[Task requirements]: Output range, inclusive: from the line containing "resized for setup | 11 | 27" to the line containing "inv_2 | 2 |". Restate those lines from the data below word for word and only those.

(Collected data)

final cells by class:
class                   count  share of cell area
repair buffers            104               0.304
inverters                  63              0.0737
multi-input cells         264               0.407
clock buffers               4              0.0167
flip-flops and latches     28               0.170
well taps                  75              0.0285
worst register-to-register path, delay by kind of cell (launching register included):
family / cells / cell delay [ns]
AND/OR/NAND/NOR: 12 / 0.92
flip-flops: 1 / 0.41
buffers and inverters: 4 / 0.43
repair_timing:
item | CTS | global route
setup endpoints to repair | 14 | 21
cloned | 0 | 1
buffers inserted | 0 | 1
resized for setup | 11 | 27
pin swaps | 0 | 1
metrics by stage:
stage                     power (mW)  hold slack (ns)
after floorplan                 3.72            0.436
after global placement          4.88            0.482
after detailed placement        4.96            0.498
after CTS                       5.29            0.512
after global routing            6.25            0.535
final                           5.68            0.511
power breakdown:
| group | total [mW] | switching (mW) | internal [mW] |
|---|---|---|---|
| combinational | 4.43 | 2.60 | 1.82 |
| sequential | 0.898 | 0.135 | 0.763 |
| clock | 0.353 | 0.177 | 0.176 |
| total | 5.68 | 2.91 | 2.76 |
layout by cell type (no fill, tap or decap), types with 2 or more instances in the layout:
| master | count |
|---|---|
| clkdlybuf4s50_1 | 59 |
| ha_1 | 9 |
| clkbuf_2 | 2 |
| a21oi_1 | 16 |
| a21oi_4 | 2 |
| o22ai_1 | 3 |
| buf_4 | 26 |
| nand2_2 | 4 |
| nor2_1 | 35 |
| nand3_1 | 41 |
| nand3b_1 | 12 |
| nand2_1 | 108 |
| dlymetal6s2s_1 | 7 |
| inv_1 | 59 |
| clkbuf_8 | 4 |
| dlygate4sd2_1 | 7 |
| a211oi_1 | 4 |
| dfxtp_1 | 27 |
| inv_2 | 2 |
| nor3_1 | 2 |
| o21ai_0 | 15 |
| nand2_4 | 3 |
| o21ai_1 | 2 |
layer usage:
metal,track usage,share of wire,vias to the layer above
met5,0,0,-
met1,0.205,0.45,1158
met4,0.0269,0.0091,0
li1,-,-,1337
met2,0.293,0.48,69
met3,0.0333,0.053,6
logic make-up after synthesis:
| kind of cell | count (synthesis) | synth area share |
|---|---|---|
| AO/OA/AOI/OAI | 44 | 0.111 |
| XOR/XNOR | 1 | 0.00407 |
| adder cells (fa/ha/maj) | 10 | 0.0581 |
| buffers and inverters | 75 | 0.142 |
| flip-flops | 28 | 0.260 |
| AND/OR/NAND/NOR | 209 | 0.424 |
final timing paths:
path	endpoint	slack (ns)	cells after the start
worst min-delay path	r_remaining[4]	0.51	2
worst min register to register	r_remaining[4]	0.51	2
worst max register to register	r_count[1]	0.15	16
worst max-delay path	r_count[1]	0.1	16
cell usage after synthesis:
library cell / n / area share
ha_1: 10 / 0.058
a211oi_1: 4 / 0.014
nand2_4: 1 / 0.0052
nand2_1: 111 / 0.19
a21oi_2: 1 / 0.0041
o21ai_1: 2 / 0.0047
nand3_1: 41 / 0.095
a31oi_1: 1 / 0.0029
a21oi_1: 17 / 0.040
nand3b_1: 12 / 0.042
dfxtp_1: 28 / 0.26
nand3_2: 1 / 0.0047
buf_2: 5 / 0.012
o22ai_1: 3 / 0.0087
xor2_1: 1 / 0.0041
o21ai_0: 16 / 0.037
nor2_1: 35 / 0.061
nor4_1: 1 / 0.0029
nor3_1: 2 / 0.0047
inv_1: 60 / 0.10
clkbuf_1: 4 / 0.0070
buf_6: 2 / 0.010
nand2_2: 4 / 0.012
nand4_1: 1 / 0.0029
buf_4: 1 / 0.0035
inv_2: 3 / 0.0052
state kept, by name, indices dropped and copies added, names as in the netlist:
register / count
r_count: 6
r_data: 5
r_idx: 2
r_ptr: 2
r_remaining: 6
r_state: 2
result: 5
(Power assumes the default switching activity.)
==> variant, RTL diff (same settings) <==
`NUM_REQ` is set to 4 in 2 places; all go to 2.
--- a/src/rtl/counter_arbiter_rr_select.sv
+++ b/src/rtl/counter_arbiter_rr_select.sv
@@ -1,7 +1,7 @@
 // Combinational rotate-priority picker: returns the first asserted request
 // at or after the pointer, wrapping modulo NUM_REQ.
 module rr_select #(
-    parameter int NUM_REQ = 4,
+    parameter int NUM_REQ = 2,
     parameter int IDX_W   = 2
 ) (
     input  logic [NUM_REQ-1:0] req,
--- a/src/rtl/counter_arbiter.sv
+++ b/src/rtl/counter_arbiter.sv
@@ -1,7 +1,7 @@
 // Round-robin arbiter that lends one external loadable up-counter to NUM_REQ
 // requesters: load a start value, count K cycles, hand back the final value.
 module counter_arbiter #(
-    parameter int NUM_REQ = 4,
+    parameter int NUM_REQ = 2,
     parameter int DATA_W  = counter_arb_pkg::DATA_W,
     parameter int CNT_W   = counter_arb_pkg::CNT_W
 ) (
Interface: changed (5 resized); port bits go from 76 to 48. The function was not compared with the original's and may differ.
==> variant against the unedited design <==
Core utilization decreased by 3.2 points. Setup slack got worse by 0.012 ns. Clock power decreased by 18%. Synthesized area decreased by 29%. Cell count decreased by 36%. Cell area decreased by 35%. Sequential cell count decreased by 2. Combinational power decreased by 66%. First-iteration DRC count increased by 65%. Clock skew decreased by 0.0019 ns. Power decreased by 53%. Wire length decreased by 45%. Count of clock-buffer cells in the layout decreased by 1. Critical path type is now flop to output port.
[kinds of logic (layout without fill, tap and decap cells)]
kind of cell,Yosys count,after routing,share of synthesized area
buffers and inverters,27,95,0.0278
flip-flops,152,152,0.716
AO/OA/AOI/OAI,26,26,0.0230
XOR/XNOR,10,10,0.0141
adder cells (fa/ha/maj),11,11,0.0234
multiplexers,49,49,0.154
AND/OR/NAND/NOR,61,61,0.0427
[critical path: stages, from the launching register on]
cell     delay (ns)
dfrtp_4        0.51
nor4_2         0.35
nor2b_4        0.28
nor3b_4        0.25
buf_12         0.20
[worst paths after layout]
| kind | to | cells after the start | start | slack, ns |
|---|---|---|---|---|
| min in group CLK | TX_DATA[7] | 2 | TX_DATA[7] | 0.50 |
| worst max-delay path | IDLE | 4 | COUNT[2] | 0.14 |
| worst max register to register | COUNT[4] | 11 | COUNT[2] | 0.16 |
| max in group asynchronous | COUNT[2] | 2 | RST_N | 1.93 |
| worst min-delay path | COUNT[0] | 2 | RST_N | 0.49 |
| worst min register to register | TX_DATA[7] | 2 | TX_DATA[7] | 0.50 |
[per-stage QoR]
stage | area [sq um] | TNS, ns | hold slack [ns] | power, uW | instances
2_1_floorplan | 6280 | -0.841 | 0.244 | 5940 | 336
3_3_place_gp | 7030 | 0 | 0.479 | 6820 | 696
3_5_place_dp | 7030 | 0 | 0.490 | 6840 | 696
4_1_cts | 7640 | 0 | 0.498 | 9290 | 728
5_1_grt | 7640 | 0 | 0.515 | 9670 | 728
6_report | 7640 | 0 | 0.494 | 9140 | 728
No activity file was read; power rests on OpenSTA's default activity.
==> config.mk <==
export PLATFORM = sky130hd
export DESIGN_NAME = pmem_loader
export DESIGN_NICKNAME = d
export VERILOG_FILES = /design/src/rtl/pmem_pkg.sv /design/src/rtl/pmem_loader.sv
export SDC_FILE = /design/constraint.sdc
export NUM_CORES = 1
export LEC_CHECK = 0
export ABC_AREA = 1
export CAP_MARGIN = 20
export CORE_MARGIN = 5
export CORE_UTILIZATION = 56
export DETAILED_ROUTE_END_ITERATION = 16
export PLACE_DENSITY_LB_ADDON = 0.2
export SYNTH_ARGS = -nofsm -noshare
export SYNTH_HDL_FRONTEND = slang
export SYNTH_SLANG_ARGS = --single-unit
==> constraint.sdc <==
create_clock -name clk -period 1.6 [get_ports clk]
set_input_delay 0.16 -clock clk [delete_from_list [all_inputs] [get_ports clk]]
set_output_delay 0.16 -clock clk [all_outputs]
set_load 0.01 [all_outputs]
File: src/rtl/prefetch_fifo.sv
// Circular buffer of fetched instructions with occupancy count and flush.
module prefetch_fifo
  import rv32i_pkg::*;
#(
  parameter int unsigned DEPTH = 4,
  parameter int unsigned CNT_W = $clog2(DEPTH + 1)
) (
  input  logic             clk,
  input  logic             rst,
  input  logic             clear,
  input  logic             push,
  input  fetch_entry_t     push_data,
  input  logic             pop,
  output fetch_entry_t     head,
  output logic [CNT_W-1:0] count
);

  localparam int unsigned PTR_W = $clog2(DEPTH);

  fetch_entry_t       mem [DEPTH];
  logic [PTR_W-1:0]   wr_ptr;
  logic [PTR_W-1:0]   rd_ptr;

  assign head = mem[rd_ptr];

  always_ff @(posedge clk) begin
    if (push && !rst && !clear) begin
      mem[wr_ptr] <= push_data;
    end
  end

  // Pointers wrap naturally because DEPTH is a power of two.
  always_ff @(posedge clk) begin
    if (rst || clear) begin
      wr_ptr <= '0;
      rd_ptr <= '0;
      count  <= '0;
    end else begin
      assert (!(push && count == CNT_W'(DEPTH)));
      if (push) begin
        wr_ptr <= wr_ptr + PTR_W'(1);
      end
      if (pop) begin
        rd_ptr <= rd_ptr + PTR_W'(1);
      end
      if (push && !pop) begin
        count <= count + CNT_W'(1);
      end else if (pop && !push) begin
        count <= count - CNT_W'(1);
      end
    end
  end

endmodule

File: src/rtl/instruction_prefetch_queue.sv
// Instruction prefetcher: credit-limited fetch from a 1-cycle-latency imem
// into a small queue, with branch redirect flush and global stall.
module instruction_prefetch_queue
  import rv32i_pkg::*;
#(
  parameter int unsigned     DEPTH    = 4,
  parameter logic [XLEN-1:0] RESET_PC = RESET_PC_DEFAULT
) (
  input  logic            clk,
  input  logic            rst,
  input  logic            enable,
  input  logic            redirect,
  input  logic [XLEN-1:0] redirect_pc,
  output logic            imem_req,
  output logic [XLEN-1:0] imem_addr,
  input  logic [XLEN-1:0] imem_rdata,
  output logic            inst_valid,
  input  logic            inst_ready,
  output logic [XLEN-1:0] inst_out,
  output logic [XLEN-1:0] inst_pc
);

  localparam int unsigned CNT_W = $clog2(DEPTH + 1);
  localparam int unsigned SUM_W = CNT_W + 1;

  logic [XLEN-1:0]  fetch_pc;
  logic             inflight;
  logic [XLEN-1:0]  inflight_pc;
  logic             cap_valid;
  logic [XLEN-1:0]  cap_data;
  logic [CNT_W-1:0] count;
  logic [SUM_W-1:0] credit_used;
  fetch_entry_t     head;
  fetch_entry_t     push_data;
  logic             push;
  logic             pop;
  logic             clear;

  // Fetch addresses are word aligned; the low redirect bits are ignored.
  logic unused_pc_bits;
  assign unused_pc_bits = ^redirect_pc[1:0];

  // Issue only when every queued and in-flight word still has a slot.
  assign credit_used = SUM_W'(count) + SUM_W'(inflight);
  assign imem_req    = enable & ~redirect & ~rst & (credit_used < SUM_W'(DEPTH));
  assign imem_addr   = fetch_pc;

  assign push           = inflight & enable & ~redirect;
  assign pop            = inst_valid & inst_ready & enable & ~redirect;
  assign clear          = enable & redirect;
  assign push_data.pc   = inflight_pc;
  assign push_data.inst = cap_valid ? cap_data : imem_rdata;

  assign inst_valid = (count != '0);
  assign inst_out   = inst_valid ? head.inst : '0;
  assign inst_pc    = inst_valid ? head.pc   : '0;

  // A word returning during a stall is parked until enable comes back.
  always_ff @(posedge clk) begin
    if (rst) begin
      fetch_pc    <= RESET_PC;
      inflight    <= 1'b0;
      inflight_pc <= '0;
      cap_valid   <= 1'b0;
      cap_data    <= '0;
    end else if (enable) begin
      cap_valid <= 1'b0;
      if (redirect) begin
        fetch_pc <= {redirect_pc[XLEN-1:2], 2'b00};
        inflight <= 1'b0;
      end else if (imem_req) begin
        fetch_pc    <= fetch_pc + XLEN'(4);
        inflight    <= 1'b1;
        inflight_pc <= fetch_pc;
      end else begin
        inflight <= 1'b0;
      end
    end else if (inflight && !cap_valid) begin
      cap_valid <= 1'b1;
      cap_data  <= imem_rdata;
    end
  end

  prefetch_fifo #(
    .DEPTH (DEPTH),
    .CNT_W (CNT_W)
  ) u_fifo (
    .clk       (clk),
    .rst       (rst),
    .clear     (clear),
    .push      (push),
    .push_data (push_data),
    .pop       (pop),
    .head      (head),
    .count     (count)
  );

endmodule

[The answer]:
resized for setup | 11 | 27
pin swaps | 0 | 1
metrics by stage:
stage                     power (mW)  hold slack (ns)
after floorplan                 3.72            0.436
after global placement          4.88            0.482
after detailed placement        4.96            0.498
after CTS                       5.29            0.512
after global routing            6.25            0.535
final                           5.68            0.511
power breakdown:
| group | total [mW] | switching (mW) | internal [mW] |
|---|---|---|---|
| combinational | 4.43 | 2.60 | 1.82 |
| sequential | 0.898 | 0.135 | 0.763 |
| clock | 0.353 | 0.177 | 0.176 |
| total | 5.68 | 2.91 | 2.76 |
layout by cell type (no fill, tap or decap), types with 2 or more instances in the layout:
| master | count |
|---|---|
| clkdlybuf4s50_1 | 59 |
| ha_1 | 9 |
| clkbuf_2 | 2 |
| a21oi_1 | 16 |
| a21oi_4 | 2 |
| o22ai_1 | 3 |
| buf_4 | 26 |
| nand2_2 | 4 |
| nor2_1 | 35 |
| nand3_1 | 41 |
| nand3b_1 | 12 |
| nand2_1 | 108 |
| dlymetal6s2s_1 | 7 |
| inv_1 | 59 |
| clkbuf_8 | 4 |
| dlygate4sd2_1 | 7 |
| a211oi_1 | 4 |
| dfxtp_1 | 27 |
| inv_2 | 2 |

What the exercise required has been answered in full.